# Reptile Room (Basement)



## jpeck425 (Aug 31, 2008)

Here's some pics of the reptile room. Again, I apologize for the quality. I really need to get a better camera.

Jeff


----------



## Shellback (Aug 31, 2008)

Jeff , Like your set up keep up the good work!


----------



## wayne.bob (Aug 31, 2008)

awesome setup. very nice


----------



## terryo (Aug 31, 2008)

Wow! Your pictures were great.


----------



## jlyoncc1 (Aug 31, 2008)

What do you have in all of your enclosures?


----------



## jpeck425 (Aug 31, 2008)

jlyoncc1 said:


> What do you have in all of your enclosures?



This might take a minute, lol:
1.2 Sulcattas, 2.1.4 Marginateds, 0.0.5 Cherryhead Redfoots, 2.1 Forest Hingebacks, 0.1 Florida Box Turtle, 0.1 Hypo Florida Softshell, 2.0 Eastern Painted Turtles, 2.0 False Map Turtles, 0.0.1 Reeve's Turtle, 1.0 Ornate Horned Frog, 0.0.1 Albino Cranwell's Horned Frog, 0.1 Surinam Giant Cane Toad, 1.1 Barred Tiger Salamanders, 1.0 Savannah Monitor, 1.0 Green Iguana and I bring my Koi in for the winter 

PS: 2 dogs & 4 cats


----------



## Jacqui (Aug 31, 2008)

Okay, I want a basement too!


----------



## jpeck425 (Sep 1, 2008)

Jacqui said:


> Okay, I want a basement too!



Lol, that's the deal Cathy and I have worked-out. I can do whatever I want down there and I agree that all of the critters do not invade other areas of the house  Someday, I would love a walk-out basement. The Sulcattas get heavier each year to lug up the stairs. ;-)


----------



## Isa (Sep 1, 2008)

Really nice setup Jeff


----------



## jlyoncc1 (Sep 1, 2008)

I know I also think about lugging my sulcatas up each year. Good thing I have a bunch of kids to do it for me! LOL That's quite a collection you have.


----------



## bacaraj (Sep 1, 2008)

Man I wish we could dig deeper than 3 feet before hitting water. That is a very impressive reptile room.


----------



## jpeck425 (Sep 1, 2008)

bacaraj said:


> Man I wish we could dig deeper than 3 feet before hitting water. That is a very impressive reptile room.

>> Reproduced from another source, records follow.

### src/pmc_defs.svh
// Register offsets, reset values and field positions for the port mode configuration block
`ifndef PMC_DEFS_SVH
`define PMC_DEFS_SVH
`define PMC_IDX_A_DATA 8'h00
`define PMC_IDX_A_DIR 8'h01
`define PMC_IDX_A_OPT 8'h02
`define PMC_IDX_B_DATA 8'h03
`define PMC_IDX_B_DIR 8'h04
`define PMC_IDX_B_OPT 8'h05
`define PMC_IDX_C_DATA 8'h06
`define PMC_IDX_C_DIR 8'h07
`define PMC_IDX_C_OPT 8'h08
`define PMC_IDX_D_DATA 8'h09
`define PMC_IDX_D_DIR 8'h0A
`define PMC_IDX_D_OPT 8'h0B
`define PMC_IDX_E_DATA 8'h0C
`define PMC_IDX_E_DIR 8'h0D
`define PMC_IDX_E_OPT 8'h0E
`define PMC_IDX_F_DATA 8'h0F
`define PMC_IDX_F_DIR 8'h10
`define PMC_IDX_F_OPT 8'h11
`define PMC_IDX_IRQ_STATUS 8'h12
`define PMC_IDX_IRQ_MASK 8'h13
`define PMC_IDX_CAN_CTRL 8'h14
`define PMC_PORT_RESET 8'h00
`define PMC_CAN_PIN 4
`define PMC_IRQ_BITS 4
`endif

### src/pmc_pkg.sv
// Types shared by the port mode configuration block
`default_nettype none
package pmc_pkg;
  typedef enum logic [2:0] {
    PMC_FLOAT_IN = 3'b000,
    PMC_PULLUP_IN = 3'b001,
    PMC_OPEN_DRAIN = 3'b010,
    PMC_PUSH_PULL = 3'b011,
    PMC_FLOAT_IRQ = 3'b100,
    PMC_PULLUP_IRQ = 3'b101
  } pmc_mode_t;
endpackage : pmc_pkg
`default_nettype wire

### src/pmc_port_config.sv
// APB register bank and pin mode decode for six eight-bit general-purpose ports
// Notes on behaviour
// - Standard pins: 00 float,01 pullup,10 od,11 pp
// - Pulled interrupt pins: 01 is pull-up interrupt
// - Unpulled interrupt pins: 01 is floating interrupt
// - Ports A..D interrupts onto lines 0..3
// - CAN pin never a general output
// - CAN enabled: transmit line drives the pin
// - CAN disabled: pin is pull-up input
// - CAN pin data read returns pin level
// - CAN transmit selected drives push-pull
// - Register bit X maps to pin X
// - Input: read pin, write only latch
// - Output: latch drives pin, read latch
// - Alternate function overrides direction and option
`include "pmc_defs.svh"
`default_nettype none
module pmc_port_config #(
  parameter int NPORT = 6,
  // Interrupt-capable pins per port, pull-up variants and pull-less variants
  parameter logic [7:0] IRQ_PU_A = 8'h55,
  parameter logic [7:0] IRQ_NP_A = 8'hAA,
  parameter logic [7:0] IRQ_PU_B = 8'h15,
  parameter logic [7:0] IRQ_NP_B = 8'h2A,
  parameter logic [7:0] IRQ_PU_C = 8'h02,
  parameter logic [7:0] IRQ_NP_C = 8'h04,
  parameter logic [7:0] IRQ_PU_D = 8'h41,
  parameter logic [7:0] IRQ_NP_D = 8'h92
) (
  input wire logic CLK_SYS,
  input wire logic RSTN,
  input wire logic PSEL,
  input wire logic PENABLE,
  input wire logic PWRITE,
  input wire logic [7:0] PADDR,
  input wire logic [31:0] PWDATA,
  input wire logic [3:0] PSTRB,
  output logic [31:0] PRDATA,
  output logic PREADY,
  output logic PSLVERR,
  input wire logic [47:0] PIN_IN,
  output logic [47:0] PIN_OUT,
  output logic [47:0] PIN_OE,
  output logic [47:0] PIN_PULLUP,
  input wire logic CAN_TX_LINE,
  output logic EXT_IRQ_LINE_0,
  output logic EXT_IRQ_LINE_1,
  output logic EXT_IRQ_LINE_2,
  output logic EXT_IRQ_LINE_3,
  output logic IRQ
);
  import pmc_pkg::*;

  logic [7:0] latch_reg [NPORT];
  logic [7:0] dir_reg [NPORT];
  logic [7:0] opt_reg [NPORT];
  logic [3:0] irq_status_reg;
  logic [3:0] irq_mask_reg;
  logic can_enable_reg;
  logic [3:0] line_prev_reg;
  logic [3:0] line_now;
  logic [7:0] irq_pu [4];
  logic [7:0] irq_np [4];
  logic [7:0] word_idx;
  logic wr_en;
  logic rd_sel;
  logic addr_ok;
  logic [7:0] rd_byte;
  logic [47:0] pin_out_c;
  logic [47:0] pin_oe_c;
  logic [47:0] pin_pu_c;
  logic [7:0] port_read [NPORT];
  logic [7:0] port_byte;

  // Flattened per-pin views of the port registers and the pin classes
  logic [47:0] dir_flat;
  logic [47:0] opt_flat;
  logic [47:0] latch_flat;
  logic [47:0] class_pu;
  logic [47:0] class_np;
  pmc_mode_t pin_mode [48];
  logic [47:0] irq_in_en;

  // Write strobes, one per register
  logic [NPORT-1:0] wr_latch;
  logic [NPORT-1:0] wr_dir;
  logic [NPORT-1:0] wr_opt;
  logic wr_status;
  logic wr_mask;
  logic wr_can;

  // Interrupt status update terms
  logic [3:0] status_clr;
  logic [3:0] line_rise;

  assign irq_pu[0] = IRQ_PU_A;
  assign irq_pu[1] = IRQ_PU_B;
  assign irq_pu[2] = IRQ_PU_C;
  assign irq_pu[3] = IRQ_PU_D;
  assign irq_np[0] = IRQ_NP_A;
  assign irq_np[1] = IRQ_NP_B;
  assign irq_np[2] = IRQ_NP_C;
  assign irq_np[3] = IRQ_NP_D;

  // Flatten the per-port bytes: pin n is bit n of each vector
  for (genvar gp = 0; gp < NPORT; gp++) begin : g_flat
    assign dir_flat[8 * gp +: 8] = dir_reg[gp];
    assign opt_flat[8 * gp +: 8] = opt_reg[gp];
    assign latch_flat[8 * gp +: 8] = latch_reg[gp];
  end

  // Interrupt-capable pin classes; ports E and F carry standard pins only
  for (genvar gc = 0; gc < 4; gc++) begin : g_class
    assign class_pu[8 * gc +: 8] = irq_pu[gc];
    assign class_np[8 * gc +: 8] = irq_np[gc];
  end
  assign class_pu[47:32] = 16'h0000;
  assign class_np[47:32] = 16'h0000;

  // Word-aligned APB decode; slave answers in the first access cycle
  assign word_idx = {2'b00, PADDR[7:2]};
  assign addr_ok = (PADDR[1:0] == 2'b00) && (word_idx <= `PMC_IDX_CAN_CTRL);
  assign wr_en = PSEL && PENABLE && PWRITE && addr_ok && PSTRB[0];
  assign rd_sel = PSEL && !PWRITE;
  assign PREADY = 1'b1;
  assign PSLVERR = PSEL && PENABLE && !addr_ok;

  // One write strobe per port register keeps each register block simple
  always_comb begin
    wr_latch = '0;
    wr_dir = '0;
    wr_opt = '0;
    for (int p = 0; p < NPORT; p++) begin
      wr_latch[p] = wr_en && (word_idx == 8'(3 * p));
      wr_dir[p] = wr_en && (word_idx == 8'(3 * p + 1));
      wr_opt[p] = wr_en && (word_idx == 8'(3 * p + 2));
    end
  end

  // Control register strobes
  assign wr_status = wr_en && (word_idx == `PMC_IDX_IRQ_STATUS);
  assign wr_mask = wr_en && (word_idx == `PMC_IDX_IRQ_MASK);
  assign wr_can = wr_en && (word_idx == `PMC_IDX_CAN_CTRL);

  // Data latches; written in input mode too, only the pin is unaffected
  always_ff @(posedge CLK_SYS or negedge RSTN) begin
    if (!RSTN) begin
      for (int p = 0; p < NPORT; p++) begin
        latch_reg[p] <= `PMC_PORT_RESET;
      end
    end else begin
      for (int p = 0; p < NPORT; p++) begin
        if (wr_latch[p]) begin
          latch_reg[p] <= PWDATA[7:0];
        end
      end
    end
  end

  // Direction bits; a one makes the pin an output
  always_ff @(posedge CLK_SYS or negedge RSTN) begin
    if (!RSTN) begin
      for (int p = 0; p < NPORT; p++) begin
        dir_reg[p] <= `PMC_PORT_RESET;
      end
    end else begin
      for (int p = 0; p < NPORT; p++) begin
        if (wr_dir[p]) begin
          dir_reg[p] <= PWDATA[7:0];
        end
      end
    end
  end

  // Option bits; their meaning depends on direction and pin class
  always_ff @(posedge CLK_SYS or negedge RSTN) begin
    if (!RSTN) begin
      for (int p = 0; p < NPORT; p++) begin
        opt_reg[p] <= `PMC_PORT_RESET;
      end
    end else begin
      for (int p = 0; p < NPORT; p++) begin
        if (wr_opt[p]) begin
          opt_reg[p] <= PWDATA[7:0];
        end
      end
    end
  end

  // CAN alternate function enable
  always_ff @(posedge CLK_SYS or negedge RSTN) begin
    if (!RSTN) begin
      can_enable_reg <= 1'b0;
    end else if (wr_can) begin
      can_enable_reg <= PWDATA[0];
    end
  end

  // Per-pin mode from direction, option and pin class
  always_comb begin
    for (int n = 0; n < 48; n++) begin
      case ({dir_flat[n], opt_flat[n]})
        2'b00: begin
          pin_mode[n] = PMC_FLOAT_IN;
        end
        2'b01: begin
          if (class_np[n]) begin
            pin_mode[n] = PMC_FLOAT_IRQ;
          end else if (class_pu[n]) begin
            pin_mode[n] = PMC_PULLUP_IRQ;
          end else begin
            pin_mode[n] = PMC_PULLUP_IN;
          end
        end
        2'b10: begin
          pin_mode[n] = PMC_OPEN_DRAIN;
        end
        2'b11: begin
          pin_mode[n] = PMC_PUSH_PULL;
        end
        default: begin
          pin_mode[n] = PMC_FLOAT_IN;
        end
      endcase
    end
  end

  // Pin drive from the mode; open drain only ever pulls low
  always_comb begin
    pin_out_c = '0;
    pin_oe_c = '0;
    pin_pu_c = '0;
    for (int n = 0; n < 48; n++) begin
      case (pin_mode[n])
        PMC_PULLUP_IN, PMC_PULLUP_IRQ: begin
          pin_pu_c[n] = 1'b1;
        end
        PMC_FLOAT_IN, PMC_FLOAT_IRQ: begin
          pin_pu_c[n] = 1'b0;
        end
        PMC_OPEN_DRAIN: begin
          pin_out_c[n] = latch_flat[n];
          pin_oe_c[n] = !latch_flat[n]; // Released while the latch holds a one
        end
        PMC_PUSH_PULL: begin
          pin_out_c[n] = latch_flat[n];
          pin_oe_c[n] = 1'b1;
        end
        default: begin
          pin_oe_c[n] = 1'b0; // Unused code leaves the pin floating
        end
      endcase
    end
    // CAN pin: transmit line wins over direction and option
    if (can_enable_reg) begin
      pin_out_c[16 + `PMC_CAN_PIN] = CAN_TX_LINE;
      pin_oe_c[16 + `PMC_CAN_PIN] = 1'b1;
      pin_pu_c[16 + `PMC_CAN_PIN] = 1'b0;
    end else begin
      pin_out_c[16 + `PMC_CAN_PIN] = 1'b0;
      pin_oe_c[16 + `PMC_CAN_PIN] = 1'b0;
      pin_pu_c[16 + `PMC_CAN_PIN] = 1'b1;
    end
  end

  // Pin outputs registered so they never glitch on decode changes
  always_ff @(posedge CLK_SYS or negedge RSTN) begin
    if (!RSTN) begin
      PIN_OUT <= '0;
      PIN_OE <= '0;
      PIN_PULLUP <= '0;
    end else begin
      PIN_OUT <= pin_out_c;
      PIN_OE <= pin_oe_c;
      PIN_PULLUP <= pin_pu_c;
    end
  end

  // Data read value per pin: latch when output, pin level otherwise and always on the CAN pin
  always_comb begin
    for (int p = 0; p < NPORT; p++) begin
      for (int b = 0; b < 8; b++) begin
        port_read[p][b] = dir_reg[p][b] ? latch_reg[p][b] : PIN_IN[8 * p + b];
      end
    end
    port_read[2][`PMC_CAN_PIN] = PIN_IN[16 + `PMC_CAN_PIN];
  end

  // Only the two interrupt input modes feed a line
  always_comb begin
    for (int n = 0; n < 48; n++) begin
      irq_in_en[n] = (pin_mode[n] == PMC_FLOAT_IRQ)
                     || (pin_mode[n] == PMC_PULLUP_IRQ);
    end
  end

  // Each line ORs the enabled pins of its own port; sensitivity is left outside
  always_comb begin
    for (int p = 0; p < 4; p++) begin
      line_now[p] = |(irq_in_en[8 * p +: 8] & PIN_IN[8 * p +: 8]);
    end
  end
  assign EXT_IRQ_LINE_0 = line_now[0];
  assign EXT_IRQ_LINE_1 = line_now[1];
  assign EXT_IRQ_LINE_2 = line_now[2];
  assign EXT_IRQ_LINE_3 = line_now[3];

  // Edge detector; reset low to match the idle level of the lines
  always_ff @(posedge CLK_SYS or negedge RSTN) begin
    if (!RSTN) begin
      line_prev_reg <= 4'h0;
    end else begin
      line_prev_reg <= line_now;
    end
  end

  // Clear request from a write-one-to-clear access, and fresh rising edges
  assign status_clr = wr_status ? PWDATA[3:0] : 4'h0;
  assign line_rise = line_now & ~line_prev_reg;

  // Sticky status; an edge in the same cycle as its clear keeps the bit set
  always_ff @(posedge CLK_SYS or negedge RSTN) begin
    if (!RSTN) begin
      irq_status_reg <= 4'h0;
    end else begin
      irq_status_reg <= (irq_status_reg & ~status_clr) | line_rise;
    end
  end

  // Interrupt mask, a one lets the status bit through
  always_ff @(posedge CLK_SYS or negedge RSTN) begin
    if (!RSTN) begin
      irq_mask_reg <= 4'h0;
    end else if (wr_mask) begin
      irq_mask_reg <= PWDATA[3:0];
    end
  end
  assign IRQ = |(irq_status_reg & irq_mask_reg);

  // Port register read byte: data, direction or option of the addressed port
  always_comb begin
    port_byte = 8'h00;
    for (int p = 0; p < NPORT; p++) begin
      if (word_idx == 8'(3 * p)) begin
        port_byte = port_read[p];
      end
      if (word_idx == 8'(3 * p + 1)) begin
        port_byte = dir_reg[p];
      end
      if (word_idx == 8'(3 * p + 2)) begin
        port_byte = opt_reg[p];
      end
    end
  end

  // Control registers sit above the port block; unmapped words read as zero
  always_comb begin
    rd_byte = port_byte;
    if (word_idx == `PMC_IDX_IRQ_STATUS) begin
      rd_byte = {4'h0, irq_status_reg};
    end
    if (word_idx == `PMC_IDX_IRQ_MASK) begin
      rd_byte = {4'h0, irq_mask_reg};
    end
    if (word_idx == `PMC_IDX_CAN_CTRL) begin
      rd_byte = {7'h00, can_enable_reg};
    end
    if (!addr_ok) begin
      rd_byte = 8'h00; // Refused access returns zero alongside the error
    end
  end

  // Read data registered in the setup cycle, valid throughout access
  always_ff @(posedge CLK_SYS or negedge RSTN) begin
    if (!RSTN) begin
      PRDATA <= 32'h00000000;
    end else if (rd_sel && !PENABLE) begin
      PRDATA <= {24'h000000, rd_byte};
    end
  end
endmodule : pmc_port_config
`default_nettype wire

### config.mk
export PLATFORM = sky130hd
export DESIGN_NAME = pmc_port_config
export DESIGN_NICKNAME = d
export VERILOG_FILES = /design/src/pmc_pkg.sv /design/src/pmc_port_config.sv
export VERILOG_INCLUDE_DIRS = /design/src
export SDC_FILE = /design/constraint.sdc
export NUM_CORES = 1
export LEC_CHECK = 0
export ABC_AREA = 1
export BUFFER_PORTS_ARGS = -buffer_cell sky130_fd_sc_hd__buf_4
export CAP_MARGIN = 20
export CORE_MARGIN = 1
export CORE_UTILIZATION = 40
export CTS_CLUSTER_SIZE = 16
export DETAILED_ROUTE_END_ITERATION = 12
export MAX_ROUTING_LAYER = met4
export PLACE_DENSITY = 0.64
export REMOVE_ABC_BUFFERS = 1
export SYNTH_ARGS = -nofsm -noshare
export SYNTH_HDL_FRONTEND = slang
export SYNTH_SLANG_ARGS = --single-unit
### constraint.sdc
create_clock -name CLK_SYS -period 2.2 [get_ports CLK_SYS]
set_input_delay 0.33 -clock CLK_SYS [delete_from_list [all_inputs] [get_ports CLK_SYS]]
set_output_delay 0.33 -clock CLK_SYS [all_outputs]
set_load 0.005 [all_outputs]
==> flow_results.org, run 1 <==
** Die
- I/O Pins :: 281
- Horiz. Die Dim :: 181 um
- Die Area :: 32900 sq um
- Chip Height :: 181 um
- The floorplan has 65 rows.
- Initial core utilization :: 40.7%
- The floorplan step defined a core boundary enclosing 31600 sq um.

** STA
- Of the available clock period, the critical path in the final layout requires 96.5%.
- After layout, the minimum clock period comes to 2120 ps.
- The worst path meets setup with 77.5 ps of slack.
- The number of failing hold endpoints at the final stage came to 0.
- Clock skew on the completed layout was measured at 18.7 ps.
- Final count of pins violating max slew :: 0
- Setup TNS :: 0 ps
- Upper clock frequency limit :: 471 MHz
- Setup repair after global routing missed its margin :: true
- Worst slew margin :: 59.5%
- For the pin with the worst max-slew slack, the measured transition is 608 ps.
- Setup violations remaining at the end of the flow were counted as 0.

** GRT
- Met2 Track Usage GR :: 37.0%
- Vias in the first global route :: 10.7k
- After global routing, the most crowded layer is met2.
- Global routing used 23.9% of the available tracks across all layers.
- Global routing consumed, on the met1 layer, 32.8% of the routing resources.
- Pin count of the biggest net entering global routing :: 77
- Global-route wire length before repair :: 58900 um
- Antenna violations before repair :: 0
- After global routing the overflow that remains totals 0.
- Global routing used 2.69% of the available met3 tracks.

** Drt
- Total number of vias :: 10.8k
- The first detailed-routing pass ran for 6 iterations.
- Average wire length per cell after detail routing :: 17.5 um
- Aggregate routed wire length :: 37900 um
- The count of nets left with antenna violations once routing finished came out at 0.
- For this block, the initial DRC count from the detailed router was 962.
- Number of remaining DRC errors :: 0
- Dividing the detail-routed via count by the number of cells gives 4.96.

** Place
- Before CTS, the worst setup slack after placement is -227 ps.
- The congestion estimate from routability-driven global placement came to 0.909.
- Once placement finished, the instance area stood at 15800 sq um.
- Summed over all nets, the half-perimeter wirelength after detailed placement is 27400 um.
- The count of buffers added on input and output ports is 228.

** Layout
- For this run, the post-layout net count is 1842.
- Top library cells by usage in the layout, fill and taps aside :: nand2_1 (352), buf_4 (336), dfrtp_1 (307), inv_1 (178), o21ai_0 (113)
- In the final layout, the share of cells above drive strength 1 is 27.2%.
- Across the whole layout, storage elements account for 7710 sq um.
- The multi-input combinational cells in the finished layout cover a total of 4280 sq um.
- The filler cells instantiated in the layout total 2826.
- Leaving out fill and tap cells, the most frequent cell in the layout is nand2_1.
- At the end of the flow the core is filled with cells to 54.0%.
- Once layout is done, the placed cells without fillers occupy 17100 sq um.
- Layout-stage area growth over the synthesis result :: 32.8%
- 0 antenna diodes ended up in the layout.

** Logic synthesis
- Summing every instance area after synthesis gives 12900 sq um.
- The netlist uses 39 different library cells.
- Count of warnings emitted by yosys :: 0
- Synthesis inferred 308 register bits.
- Sequential area share after synthesis :: 59.9%
- Cells after synthesis :: 1384
- After synthesis, the mean cell area works out to 9.30 sq um.

** Flow run
- The tool flagged a number of max-cap violations equal to 0.

** Clock network
- TritonCTS built the clock tree.
- After clock tree synthesis, the clock-pin slew on the worst setup and hold paths is 60 ps.
- The cell sitting at the root of the clock tree is a clkbuf_16.
- Clock latency on the worst-skew pair, taken at its later pin, is 560 ps.
- Number of buffers added by the clock tree synthesis step :: 30
- The longest clock path from root to sink contains 3 buffers.
- Num Clock Sinks :: 308
- Maximum level of the CTS H-tree :: 1

** Critical path
- On the worst path, the slowest cell contributes a delay of 390 ps.
- Among all stages on the critical path, the largest delay is contributed by dfrtp_1.
- CP cell instances :: inv_2 > nor2_2 > a32o_1 > nor3_2 > buf_4 > inv_2 > buf_6
- Worst path bufs/invs :: 4
- Required time at the worst-slack endpoint :: 1870 ps
- Top cell family by delay on the critical path :: flip-flops
- Arrival time at the worst endpoint :: 1790 ps
- In this design, the critical path's most frequently occurring cell is inv_2.
- The worst setup path is launched from a flip-flop.
- Kind of end point of the critical path :: output pin
- Crit path max fanout :: 3
- The critical path is of the reg -> out type.

** Power
- Leakage power summed over all cells :: 8.94 nW
- Maximum vdd drop :: 0.704 mV
- Power spread over the standard cell area amounts to 693 nW/um^2.
- Total power :: 0.0118 W

** Run status
- Run status :: finished clean

** Hold path
- The path class of the tightest hold or removal check is in -> reg.
-- report_power, final --
| group | switching [W] | total (W) | internal [W] |
|---|---|---|---|
| clock network | 0.00215 | 0.00537 | 0.00322 |
| registers | 0.0000396 | 0.00577 | 0.00573 |
| logic | 0.000443 | 0.000709 | 0.000266 |
| total | 0.00264 | 0.0118 | 0.00921 |
-- routing by layer --
layer / up-vias / share of wire [%]
li1: 5057 / -
met1: 5208 / 44
met2: 415 / 46
met3: 73 / 6.4
met4: 0 / 3.1
met5: - / 0
-- worst min-delay path, cell delays in order --
cell and delay, ps:
buf_4 100, nand2_1 60, o21ai_0 140
-- path summary, 6_finish.rpt --
path                                             from                    endpoint  slack [ps]  cells past startpoint
setup / recovery             opt_flat[30]$_DFFE_PN0P_              EXT_IRQ_LINE_3          80                      7
hold / removal                             PIN_IN[17]  line_prev_reg[2]$_DFF_PN0_         140                      3
setup reg to reg              dir_flat[6]$_DFFE_PN0P_       PRDATA[6]$_DFFE_PN0P_         110                     15
hold reg to reg            can_enable_reg$_DFFE_PN0P_        PIN_OE[20]$_DFF_PN0_         420                      0
max in group asynchronous                        RSTN    PIN_PULLUP[35]$_DFF_PN0_        1130                      3
min in group asynchronous                        RSTN     PIN_PULLUP[3]$_DFF_PN0_         370                      2
-- synth_stat cells, drive strengths merged --
master / instances / area (sq um)
o22ai: 5 / 31.3
a31oi: 1 / 6.26
mux2: 26 / 293
nand2: 352 / 1320
inv: 191 / 719
nand4: 4 / 25.0
nor4: 3 / 48.8
clkinv: 4 / 15.0
a21boi: 4 / 30.0
conb: 2 / 7.51
nor2: 94 / 443
a32o: 2 / 20.0
nand3: 39 / 210
o211ai: 2 / 20.0
o21ai: 131 / 656
nor3: 14 / 131
dfrtp: 308 / 7710
a221oi: 2 / 17.5
nand3b: 2 / 15.0
clkbuf: 12 / 46.3
o2111ai: 2 / 17.5
a21oi: 110 / 551
buf: 47 / 342
o21a: 27 / 203
-- final cells by class --
cell class,instances,area share (%)
sequential,308,45.1
clock inverter,9,0.725
multi-input combinational,856,25.0
tap,402,2.94
clock buffer,45,5.37
timing repair buffer,353,16.5
inverter,195,4.30
-- kinds of logic (layout without fill, tap and decap cells) --
| family | Yosys count | count (layout) | synth area share, % |
|---|---|---|---|
| AOI/OAI and AO/OA | 286 | 286 | 12.0 |
| DFF | 308 | 308 | 59.9 |
| muxes | 26 | 26 | 2.27 |
| other | 2 | 36 | 0.0583 |
| buffers and inverters | 254 | 602 | 8.72 |
| and+or+nand+nor | 508 | 508 | 17.0 |
-- repair_timing --
item                       4_1_cts  5_1_grt
setup endpoints to repair        4       10
hold buffers                     2        0
hold endpoints to repair        68        0
gates resized for setup          5       28
pin swaps                        4       11
setup buffers                    3        8
-- per-stage QoR --
stage | cells | hold WS (ps)
2_1_floorplan | 1359 | 34.4
3_3_place_gp | 2101 | 354
3_5_place_dp | 2101 | 364
4_1_cts | 2160 | 129
5_1_grt | 2168 | 157
6_report | 2168 | 143
Power figures use the tool's default switching activity.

Thanks, yeah I'm lucky the Michigan climate allows for basements. I forget sometimes that other states can't have them. 

Be well
Jeff


----------



## Crazy1 (Sep 1, 2008)

Nice Reptile room you have Jeff. Ah, basements what nice things they are. Here in CA you don't have many houses with basements. I miss that. Thanks for sharing your pics.


----------



## Meg90 (Dec 27, 2008)

Updated pics would be lovely...along with closeups of whats in each 


I love reptile rooms


----------



## Maggie Cummings (Dec 27, 2008)

Would you mind if I moved in? That's really comfy looking. I just can't imagine having Sulcata in there tho. Especially a puddle of pee or the smell of poop. Your Sulcata must be fairly small? But I am impressed!


----------



## jpeck425 (Dec 27, 2008)

maggie3fan said:


> Would you mind if I moved in? That's really comfy looking. I just can't imagine having Sulcata in there tho. Especially a puddle of pee or the smell of poop. Your Sulcata must be fairly small? But I am impressed!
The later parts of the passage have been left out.